DATA EXTRACTS Block Start

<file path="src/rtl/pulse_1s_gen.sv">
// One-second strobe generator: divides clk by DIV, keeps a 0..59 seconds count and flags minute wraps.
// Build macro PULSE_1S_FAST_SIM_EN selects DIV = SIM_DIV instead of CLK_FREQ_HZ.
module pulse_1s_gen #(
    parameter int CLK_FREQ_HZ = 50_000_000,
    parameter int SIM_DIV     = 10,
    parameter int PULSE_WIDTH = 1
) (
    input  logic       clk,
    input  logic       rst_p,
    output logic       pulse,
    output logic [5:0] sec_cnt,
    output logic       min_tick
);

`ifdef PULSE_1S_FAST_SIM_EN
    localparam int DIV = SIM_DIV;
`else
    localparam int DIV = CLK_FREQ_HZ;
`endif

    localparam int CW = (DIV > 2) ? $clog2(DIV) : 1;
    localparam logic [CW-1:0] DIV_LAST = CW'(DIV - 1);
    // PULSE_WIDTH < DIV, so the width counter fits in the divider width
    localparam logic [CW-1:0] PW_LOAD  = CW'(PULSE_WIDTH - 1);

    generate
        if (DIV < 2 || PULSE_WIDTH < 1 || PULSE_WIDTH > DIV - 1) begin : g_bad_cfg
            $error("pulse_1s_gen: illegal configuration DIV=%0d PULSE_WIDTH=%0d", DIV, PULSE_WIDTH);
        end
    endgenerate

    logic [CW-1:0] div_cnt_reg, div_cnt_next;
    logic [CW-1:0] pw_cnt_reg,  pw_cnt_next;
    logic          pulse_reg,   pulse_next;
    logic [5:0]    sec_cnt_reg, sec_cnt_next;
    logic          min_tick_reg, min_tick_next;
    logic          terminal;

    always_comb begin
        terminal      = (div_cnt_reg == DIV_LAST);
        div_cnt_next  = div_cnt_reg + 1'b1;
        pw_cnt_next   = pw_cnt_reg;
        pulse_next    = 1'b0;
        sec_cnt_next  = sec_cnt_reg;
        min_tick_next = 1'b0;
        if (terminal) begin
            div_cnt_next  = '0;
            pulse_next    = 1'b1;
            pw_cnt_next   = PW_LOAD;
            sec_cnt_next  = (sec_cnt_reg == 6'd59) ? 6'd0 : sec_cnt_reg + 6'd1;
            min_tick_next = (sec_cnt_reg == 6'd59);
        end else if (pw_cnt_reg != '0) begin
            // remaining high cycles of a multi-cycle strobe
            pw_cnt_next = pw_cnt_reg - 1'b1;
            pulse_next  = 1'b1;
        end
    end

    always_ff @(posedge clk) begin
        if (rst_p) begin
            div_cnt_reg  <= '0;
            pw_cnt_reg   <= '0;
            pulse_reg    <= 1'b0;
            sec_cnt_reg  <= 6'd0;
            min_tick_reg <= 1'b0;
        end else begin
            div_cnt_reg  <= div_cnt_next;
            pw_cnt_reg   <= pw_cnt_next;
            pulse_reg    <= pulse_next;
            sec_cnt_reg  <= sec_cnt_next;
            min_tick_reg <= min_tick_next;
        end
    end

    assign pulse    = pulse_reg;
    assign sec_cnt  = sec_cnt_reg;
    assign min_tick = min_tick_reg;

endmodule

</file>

DATA EXTRACTS Block End

Each line of the data that holds the word "terminal" should be copied.

RESPONSE BOX:
    logic          terminal;
        terminal      = (div_cnt_reg == DIV_LAST);
        if (terminal) begin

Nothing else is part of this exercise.